◆ Exercise details
Pull every line containing "constraint" from the entries.

Given entries Start Marker

**config.mk**
```make
export PLATFORM = sky130hd
export DESIGN_NAME = keyed_presence_table_with_aging_flat
export DESIGN_NICKNAME = d
export VERILOG_FILES = /design/src/kpt_pkg.sv /design/src/kpt_if.sv /design/src/kpt_ram.sv /design/src/keyed_presence_table_with_aging.sv /design/src/flat_wrapper.sv
export SDC_FILE = /design/constraint.sdc
export NUM_CORES = 2
export LEC_CHECK = 0
export BUFFER_PORTS_ARGS = -buffer_cell sky130_fd_sc_hd__buf_2
export CORE_UTILIZATION = 55
export DETAILED_ROUTE_END_ITERATION = 16
export PLACE_DENSITY_LB_ADDON = 0.15
export SLEW_MARGIN = 5
export SYNTH_ARGS = -nofsm -noshare
export SYNTH_HDL_FRONTEND = slang
export SYNTH_SLANG_ARGS = --single-unit
```
**constraint.sdc**
```tcl
create_clock -name clk -period 11.06 [get_ports clk]
set_input_delay 2.212 -clock clk [delete_from_list [all_inputs] [get_ports clk]]
set_output_delay 2.212 -clock clk [all_outputs]
set_load 0.02 [all_outputs]
```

Given entries End Marker

◆ Your solution
export SDC_FILE = /design/constraint.sdc
**constraint.sdc**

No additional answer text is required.